_Task to complete:_ Using the data beneath this instruction, retype only the lines from the one that contains "## registers in" down to the one that contains "flop2flop setup slack,1.21,ns", both included, exactly as they appear.

[Dataset records Boundary: Start]

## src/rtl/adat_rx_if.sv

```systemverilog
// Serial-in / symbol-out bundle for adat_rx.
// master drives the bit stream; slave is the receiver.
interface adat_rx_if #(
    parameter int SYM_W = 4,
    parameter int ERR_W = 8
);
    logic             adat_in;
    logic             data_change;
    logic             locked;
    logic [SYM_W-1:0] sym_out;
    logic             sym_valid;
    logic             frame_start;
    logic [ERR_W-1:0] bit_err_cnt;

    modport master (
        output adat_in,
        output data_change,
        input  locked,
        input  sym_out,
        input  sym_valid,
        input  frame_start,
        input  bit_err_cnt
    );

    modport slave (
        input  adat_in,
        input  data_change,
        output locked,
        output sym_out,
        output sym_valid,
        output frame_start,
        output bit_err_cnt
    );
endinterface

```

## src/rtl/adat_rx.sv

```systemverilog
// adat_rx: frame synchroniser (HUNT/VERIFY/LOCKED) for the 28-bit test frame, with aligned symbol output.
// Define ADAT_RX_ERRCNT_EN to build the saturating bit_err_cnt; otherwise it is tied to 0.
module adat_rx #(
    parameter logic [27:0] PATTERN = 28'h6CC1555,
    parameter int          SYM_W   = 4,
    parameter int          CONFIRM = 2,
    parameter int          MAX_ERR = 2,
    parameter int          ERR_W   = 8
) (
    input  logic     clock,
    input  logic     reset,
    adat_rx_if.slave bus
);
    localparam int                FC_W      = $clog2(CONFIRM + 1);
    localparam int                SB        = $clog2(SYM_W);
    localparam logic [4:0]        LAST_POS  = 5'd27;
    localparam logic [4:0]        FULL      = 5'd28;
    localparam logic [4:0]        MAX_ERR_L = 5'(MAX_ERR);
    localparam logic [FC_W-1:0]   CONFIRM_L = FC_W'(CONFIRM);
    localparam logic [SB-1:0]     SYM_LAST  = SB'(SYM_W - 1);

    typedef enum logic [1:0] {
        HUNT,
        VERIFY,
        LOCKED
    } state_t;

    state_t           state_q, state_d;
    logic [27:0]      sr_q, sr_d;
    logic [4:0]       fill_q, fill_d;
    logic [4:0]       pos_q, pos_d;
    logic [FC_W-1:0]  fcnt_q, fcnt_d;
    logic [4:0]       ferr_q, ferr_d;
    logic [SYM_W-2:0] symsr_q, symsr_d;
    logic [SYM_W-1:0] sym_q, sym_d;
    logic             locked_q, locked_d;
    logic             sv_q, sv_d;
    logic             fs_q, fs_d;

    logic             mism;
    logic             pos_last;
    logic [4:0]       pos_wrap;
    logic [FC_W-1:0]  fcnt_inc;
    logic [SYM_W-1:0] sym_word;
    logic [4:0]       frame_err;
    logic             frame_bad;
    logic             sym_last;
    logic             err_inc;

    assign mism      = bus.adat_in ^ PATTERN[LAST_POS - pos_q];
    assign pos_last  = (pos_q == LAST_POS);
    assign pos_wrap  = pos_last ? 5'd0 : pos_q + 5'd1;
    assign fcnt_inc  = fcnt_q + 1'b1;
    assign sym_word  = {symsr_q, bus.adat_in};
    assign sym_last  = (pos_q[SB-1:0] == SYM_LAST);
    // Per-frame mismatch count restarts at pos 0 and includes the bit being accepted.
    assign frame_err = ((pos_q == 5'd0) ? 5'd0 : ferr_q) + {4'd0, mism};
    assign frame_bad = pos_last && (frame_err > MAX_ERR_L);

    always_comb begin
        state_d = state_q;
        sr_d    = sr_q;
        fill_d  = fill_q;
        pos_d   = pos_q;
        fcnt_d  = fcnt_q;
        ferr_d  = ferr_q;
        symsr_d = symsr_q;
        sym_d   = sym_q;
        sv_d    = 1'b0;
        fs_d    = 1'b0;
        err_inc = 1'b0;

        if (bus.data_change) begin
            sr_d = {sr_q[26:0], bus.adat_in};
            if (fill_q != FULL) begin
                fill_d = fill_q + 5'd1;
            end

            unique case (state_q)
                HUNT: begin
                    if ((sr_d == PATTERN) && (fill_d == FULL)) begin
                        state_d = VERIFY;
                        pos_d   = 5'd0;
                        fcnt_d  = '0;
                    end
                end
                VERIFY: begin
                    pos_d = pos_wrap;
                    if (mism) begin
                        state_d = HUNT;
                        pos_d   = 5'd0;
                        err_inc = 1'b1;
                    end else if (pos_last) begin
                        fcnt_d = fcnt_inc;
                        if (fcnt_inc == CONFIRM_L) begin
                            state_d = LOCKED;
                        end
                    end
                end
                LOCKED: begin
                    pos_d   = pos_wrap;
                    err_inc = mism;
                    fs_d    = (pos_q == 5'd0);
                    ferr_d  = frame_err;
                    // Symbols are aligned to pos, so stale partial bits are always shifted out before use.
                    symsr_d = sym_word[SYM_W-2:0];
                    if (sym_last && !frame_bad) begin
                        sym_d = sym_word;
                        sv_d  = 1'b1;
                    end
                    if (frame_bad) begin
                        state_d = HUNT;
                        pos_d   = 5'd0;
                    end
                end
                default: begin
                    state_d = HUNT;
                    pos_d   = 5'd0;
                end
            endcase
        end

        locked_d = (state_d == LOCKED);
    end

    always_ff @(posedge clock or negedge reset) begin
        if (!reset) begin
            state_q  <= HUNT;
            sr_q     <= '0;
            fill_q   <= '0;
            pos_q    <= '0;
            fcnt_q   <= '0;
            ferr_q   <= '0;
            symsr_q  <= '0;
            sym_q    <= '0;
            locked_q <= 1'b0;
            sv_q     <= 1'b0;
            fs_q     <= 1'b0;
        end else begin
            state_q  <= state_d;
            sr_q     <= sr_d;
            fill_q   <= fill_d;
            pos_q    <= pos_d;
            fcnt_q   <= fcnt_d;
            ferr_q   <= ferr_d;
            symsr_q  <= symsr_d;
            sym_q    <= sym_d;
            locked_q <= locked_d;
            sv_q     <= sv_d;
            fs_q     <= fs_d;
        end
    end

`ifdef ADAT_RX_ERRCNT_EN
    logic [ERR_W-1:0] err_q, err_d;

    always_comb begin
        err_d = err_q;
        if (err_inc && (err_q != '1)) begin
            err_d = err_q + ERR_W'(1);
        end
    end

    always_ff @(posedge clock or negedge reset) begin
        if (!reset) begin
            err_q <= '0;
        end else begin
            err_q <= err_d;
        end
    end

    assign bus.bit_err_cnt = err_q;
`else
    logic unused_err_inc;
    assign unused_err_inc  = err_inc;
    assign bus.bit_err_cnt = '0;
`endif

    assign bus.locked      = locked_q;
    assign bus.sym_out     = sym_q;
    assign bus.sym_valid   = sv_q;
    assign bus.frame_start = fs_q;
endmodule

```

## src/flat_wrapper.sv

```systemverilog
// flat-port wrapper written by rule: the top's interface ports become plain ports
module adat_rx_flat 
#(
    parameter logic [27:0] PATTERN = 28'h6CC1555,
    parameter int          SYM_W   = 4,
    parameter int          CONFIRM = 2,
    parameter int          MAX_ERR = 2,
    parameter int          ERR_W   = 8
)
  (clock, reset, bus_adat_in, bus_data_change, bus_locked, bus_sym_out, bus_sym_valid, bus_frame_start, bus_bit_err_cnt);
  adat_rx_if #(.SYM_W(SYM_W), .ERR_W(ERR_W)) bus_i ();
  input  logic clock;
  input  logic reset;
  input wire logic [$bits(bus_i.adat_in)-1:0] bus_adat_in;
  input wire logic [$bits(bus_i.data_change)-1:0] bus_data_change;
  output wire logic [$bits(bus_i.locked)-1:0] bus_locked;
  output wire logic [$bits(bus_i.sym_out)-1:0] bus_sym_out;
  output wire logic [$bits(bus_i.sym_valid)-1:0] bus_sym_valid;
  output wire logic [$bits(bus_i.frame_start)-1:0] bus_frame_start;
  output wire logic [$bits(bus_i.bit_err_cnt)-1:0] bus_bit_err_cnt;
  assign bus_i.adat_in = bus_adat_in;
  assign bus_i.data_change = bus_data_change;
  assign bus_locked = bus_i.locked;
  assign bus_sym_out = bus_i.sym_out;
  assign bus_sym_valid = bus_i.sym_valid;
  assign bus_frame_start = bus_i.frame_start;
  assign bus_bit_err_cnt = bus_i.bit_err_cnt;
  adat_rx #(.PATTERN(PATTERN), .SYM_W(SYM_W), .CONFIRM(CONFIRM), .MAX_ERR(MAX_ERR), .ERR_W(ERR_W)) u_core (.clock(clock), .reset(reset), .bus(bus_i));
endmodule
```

[Dataset records Boundary: End]
[Dataset records Boundary: Start]

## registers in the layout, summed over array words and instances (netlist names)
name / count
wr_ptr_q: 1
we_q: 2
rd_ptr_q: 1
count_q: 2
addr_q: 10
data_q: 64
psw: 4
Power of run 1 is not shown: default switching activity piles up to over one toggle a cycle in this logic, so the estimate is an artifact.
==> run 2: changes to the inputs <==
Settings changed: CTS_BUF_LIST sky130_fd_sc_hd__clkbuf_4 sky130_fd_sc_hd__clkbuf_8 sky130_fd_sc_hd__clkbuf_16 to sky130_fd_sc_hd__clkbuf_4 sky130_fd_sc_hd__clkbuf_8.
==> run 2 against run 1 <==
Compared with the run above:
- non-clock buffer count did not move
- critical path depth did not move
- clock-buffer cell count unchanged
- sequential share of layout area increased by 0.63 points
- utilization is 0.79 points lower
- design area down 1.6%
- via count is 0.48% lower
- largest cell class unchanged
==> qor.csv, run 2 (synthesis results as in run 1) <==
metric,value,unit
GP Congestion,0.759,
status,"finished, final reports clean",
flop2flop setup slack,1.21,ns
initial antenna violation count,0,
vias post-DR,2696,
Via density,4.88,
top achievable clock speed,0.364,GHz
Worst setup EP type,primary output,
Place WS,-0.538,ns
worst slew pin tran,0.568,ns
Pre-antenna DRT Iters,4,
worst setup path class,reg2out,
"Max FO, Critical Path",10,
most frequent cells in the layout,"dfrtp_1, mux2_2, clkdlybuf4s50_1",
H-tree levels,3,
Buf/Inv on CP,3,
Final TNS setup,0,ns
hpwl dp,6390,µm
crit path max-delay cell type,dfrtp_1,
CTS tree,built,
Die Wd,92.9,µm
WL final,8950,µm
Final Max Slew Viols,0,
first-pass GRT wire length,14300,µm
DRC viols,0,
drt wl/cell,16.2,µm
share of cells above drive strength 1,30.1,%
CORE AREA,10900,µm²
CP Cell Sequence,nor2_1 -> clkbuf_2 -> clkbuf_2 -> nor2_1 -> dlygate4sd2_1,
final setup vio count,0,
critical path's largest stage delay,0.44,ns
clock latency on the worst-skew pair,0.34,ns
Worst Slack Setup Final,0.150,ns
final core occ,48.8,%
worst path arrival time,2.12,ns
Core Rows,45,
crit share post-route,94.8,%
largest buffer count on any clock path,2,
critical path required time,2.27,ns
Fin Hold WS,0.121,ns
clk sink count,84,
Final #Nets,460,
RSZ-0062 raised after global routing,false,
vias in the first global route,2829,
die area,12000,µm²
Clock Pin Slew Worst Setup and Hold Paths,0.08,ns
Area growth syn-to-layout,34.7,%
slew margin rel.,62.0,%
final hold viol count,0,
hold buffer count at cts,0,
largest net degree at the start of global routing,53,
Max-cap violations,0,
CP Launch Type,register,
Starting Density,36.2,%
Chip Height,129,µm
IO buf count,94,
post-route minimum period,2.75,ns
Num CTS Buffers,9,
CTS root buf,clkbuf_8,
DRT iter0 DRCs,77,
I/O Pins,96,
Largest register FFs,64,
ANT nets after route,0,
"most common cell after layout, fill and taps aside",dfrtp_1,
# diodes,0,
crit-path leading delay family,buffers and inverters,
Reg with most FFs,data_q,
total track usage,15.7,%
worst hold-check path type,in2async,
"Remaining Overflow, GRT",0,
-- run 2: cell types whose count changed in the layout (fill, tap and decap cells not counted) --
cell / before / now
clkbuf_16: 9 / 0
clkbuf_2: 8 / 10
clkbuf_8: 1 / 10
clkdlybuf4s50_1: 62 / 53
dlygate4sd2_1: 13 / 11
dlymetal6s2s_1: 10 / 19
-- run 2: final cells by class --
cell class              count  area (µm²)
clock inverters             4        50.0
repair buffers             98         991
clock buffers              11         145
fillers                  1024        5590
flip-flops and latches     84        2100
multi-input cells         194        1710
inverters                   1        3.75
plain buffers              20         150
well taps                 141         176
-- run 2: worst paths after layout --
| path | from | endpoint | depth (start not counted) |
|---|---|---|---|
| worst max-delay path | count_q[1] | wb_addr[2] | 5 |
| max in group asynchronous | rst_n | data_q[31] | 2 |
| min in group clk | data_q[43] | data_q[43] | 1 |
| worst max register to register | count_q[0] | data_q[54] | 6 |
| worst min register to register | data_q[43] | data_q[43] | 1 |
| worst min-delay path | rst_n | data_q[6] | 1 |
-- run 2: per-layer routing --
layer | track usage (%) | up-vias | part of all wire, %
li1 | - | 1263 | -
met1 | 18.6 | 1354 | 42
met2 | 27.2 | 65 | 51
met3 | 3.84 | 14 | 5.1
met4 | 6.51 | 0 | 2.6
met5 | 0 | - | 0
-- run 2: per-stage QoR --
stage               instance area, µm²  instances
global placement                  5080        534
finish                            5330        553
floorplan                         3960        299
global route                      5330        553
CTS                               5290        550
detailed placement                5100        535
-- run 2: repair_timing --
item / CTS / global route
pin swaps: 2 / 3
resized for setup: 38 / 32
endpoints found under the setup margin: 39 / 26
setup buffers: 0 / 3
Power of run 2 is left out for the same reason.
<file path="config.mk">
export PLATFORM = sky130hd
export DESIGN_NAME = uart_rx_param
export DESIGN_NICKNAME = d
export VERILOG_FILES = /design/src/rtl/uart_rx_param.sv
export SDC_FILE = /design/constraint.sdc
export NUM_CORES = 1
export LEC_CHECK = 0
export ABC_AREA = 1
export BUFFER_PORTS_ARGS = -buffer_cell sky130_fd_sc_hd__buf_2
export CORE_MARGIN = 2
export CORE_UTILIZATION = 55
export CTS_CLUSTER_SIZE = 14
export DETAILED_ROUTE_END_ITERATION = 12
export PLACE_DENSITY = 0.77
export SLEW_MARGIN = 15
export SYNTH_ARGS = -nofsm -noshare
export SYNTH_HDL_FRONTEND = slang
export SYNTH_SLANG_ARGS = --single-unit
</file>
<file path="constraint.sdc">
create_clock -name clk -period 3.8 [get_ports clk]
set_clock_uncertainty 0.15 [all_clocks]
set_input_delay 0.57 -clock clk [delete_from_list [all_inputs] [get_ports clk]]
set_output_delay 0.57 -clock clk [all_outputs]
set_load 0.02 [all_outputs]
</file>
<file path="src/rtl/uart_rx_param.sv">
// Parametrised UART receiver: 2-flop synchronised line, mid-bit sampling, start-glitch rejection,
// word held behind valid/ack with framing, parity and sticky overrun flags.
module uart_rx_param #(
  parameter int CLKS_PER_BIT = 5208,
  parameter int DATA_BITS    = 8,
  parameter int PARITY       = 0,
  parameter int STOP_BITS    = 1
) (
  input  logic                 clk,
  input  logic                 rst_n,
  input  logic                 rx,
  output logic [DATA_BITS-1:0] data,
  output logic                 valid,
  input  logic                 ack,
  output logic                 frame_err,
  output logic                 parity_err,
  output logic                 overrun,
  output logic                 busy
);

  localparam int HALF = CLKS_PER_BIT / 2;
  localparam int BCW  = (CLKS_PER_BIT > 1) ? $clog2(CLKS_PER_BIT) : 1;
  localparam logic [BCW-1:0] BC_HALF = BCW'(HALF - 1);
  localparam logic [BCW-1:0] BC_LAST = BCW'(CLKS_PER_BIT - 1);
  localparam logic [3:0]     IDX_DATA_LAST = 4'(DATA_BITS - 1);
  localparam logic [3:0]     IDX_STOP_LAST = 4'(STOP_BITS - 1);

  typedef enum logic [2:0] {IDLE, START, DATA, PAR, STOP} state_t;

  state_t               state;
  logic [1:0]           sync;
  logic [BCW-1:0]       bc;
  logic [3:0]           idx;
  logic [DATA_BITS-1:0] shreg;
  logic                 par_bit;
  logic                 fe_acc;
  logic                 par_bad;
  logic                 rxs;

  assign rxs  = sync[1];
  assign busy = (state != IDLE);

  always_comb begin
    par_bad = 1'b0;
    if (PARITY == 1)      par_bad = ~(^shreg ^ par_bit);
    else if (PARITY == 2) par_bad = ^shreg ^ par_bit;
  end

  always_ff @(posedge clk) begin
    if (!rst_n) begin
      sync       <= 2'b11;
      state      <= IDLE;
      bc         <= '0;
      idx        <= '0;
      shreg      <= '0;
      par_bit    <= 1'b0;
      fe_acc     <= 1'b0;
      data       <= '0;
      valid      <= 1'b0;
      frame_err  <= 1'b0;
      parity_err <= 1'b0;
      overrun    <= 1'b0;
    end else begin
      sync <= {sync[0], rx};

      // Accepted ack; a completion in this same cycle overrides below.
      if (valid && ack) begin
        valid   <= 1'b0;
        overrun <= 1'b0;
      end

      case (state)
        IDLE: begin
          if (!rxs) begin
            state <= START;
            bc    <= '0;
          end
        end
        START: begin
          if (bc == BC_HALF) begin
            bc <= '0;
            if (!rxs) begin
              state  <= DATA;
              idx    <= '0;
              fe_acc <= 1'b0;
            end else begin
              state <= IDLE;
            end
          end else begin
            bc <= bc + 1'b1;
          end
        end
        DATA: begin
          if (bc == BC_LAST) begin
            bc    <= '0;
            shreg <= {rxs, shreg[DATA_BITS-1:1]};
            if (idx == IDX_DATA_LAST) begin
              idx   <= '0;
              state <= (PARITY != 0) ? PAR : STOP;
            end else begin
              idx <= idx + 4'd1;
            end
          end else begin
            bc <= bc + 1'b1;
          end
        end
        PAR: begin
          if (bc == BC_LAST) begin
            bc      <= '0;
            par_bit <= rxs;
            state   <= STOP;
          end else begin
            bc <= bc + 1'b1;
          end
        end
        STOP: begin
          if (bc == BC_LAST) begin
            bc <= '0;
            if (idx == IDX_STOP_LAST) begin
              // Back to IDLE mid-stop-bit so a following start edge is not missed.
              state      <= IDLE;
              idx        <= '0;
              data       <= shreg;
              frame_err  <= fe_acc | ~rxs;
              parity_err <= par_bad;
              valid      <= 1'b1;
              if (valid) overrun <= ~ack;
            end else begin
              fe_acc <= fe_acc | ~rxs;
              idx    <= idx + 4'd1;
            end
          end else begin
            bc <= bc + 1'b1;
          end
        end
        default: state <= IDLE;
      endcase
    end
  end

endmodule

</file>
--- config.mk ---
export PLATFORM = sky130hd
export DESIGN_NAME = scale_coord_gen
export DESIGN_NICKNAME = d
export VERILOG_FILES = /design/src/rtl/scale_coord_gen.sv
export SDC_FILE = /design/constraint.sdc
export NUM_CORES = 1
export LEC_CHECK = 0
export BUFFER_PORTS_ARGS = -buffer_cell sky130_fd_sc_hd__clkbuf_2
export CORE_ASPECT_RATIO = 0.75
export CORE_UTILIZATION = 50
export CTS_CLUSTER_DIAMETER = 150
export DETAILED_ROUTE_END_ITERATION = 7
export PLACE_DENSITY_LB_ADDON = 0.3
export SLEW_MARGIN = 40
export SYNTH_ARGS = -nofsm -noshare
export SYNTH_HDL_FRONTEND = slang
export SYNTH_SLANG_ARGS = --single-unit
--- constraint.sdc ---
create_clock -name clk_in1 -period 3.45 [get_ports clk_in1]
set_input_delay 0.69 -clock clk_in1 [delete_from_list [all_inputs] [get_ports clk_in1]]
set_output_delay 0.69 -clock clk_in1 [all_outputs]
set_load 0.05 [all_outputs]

[Dataset records Boundary: End]

_Result of this exercise:_
## registers in the layout, summed over array words and instances (netlist names)
name / count
wr_ptr_q: 1
we_q: 2
rd_ptr_q: 1
count_q: 2
addr_q: 10
data_q: 64
psw: 4
Power of run 1 is not shown: default switching activity piles up to over one toggle a cycle in this logic, so the estimate is an artifact.
==> run 2: changes to the inputs <==
Settings changed: CTS_BUF_LIST sky130_fd_sc_hd__clkbuf_4 sky130_fd_sc_hd__clkbuf_8 sky130_fd_sc_hd__clkbuf_16 to sky130_fd_sc_hd__clkbuf_4 sky130_fd_sc_hd__clkbuf_8.
==> run 2 against run 1 <==
Compared with the run above:
- non-clock buffer count did not move
- critical path depth did not move
- clock-buffer cell count unchanged
- sequential share of layout area increased by 0.63 points
- utilization is 0.79 points lower
- design area down 1.6%
- via count is 0.48% lower
- largest cell class unchanged
==> qor.csv, run 2 (synthesis results as in run 1) <==
metric,value,unit
GP Congestion,0.759,
status,"finished, final reports clean",
flop2flop setup slack,1.21,ns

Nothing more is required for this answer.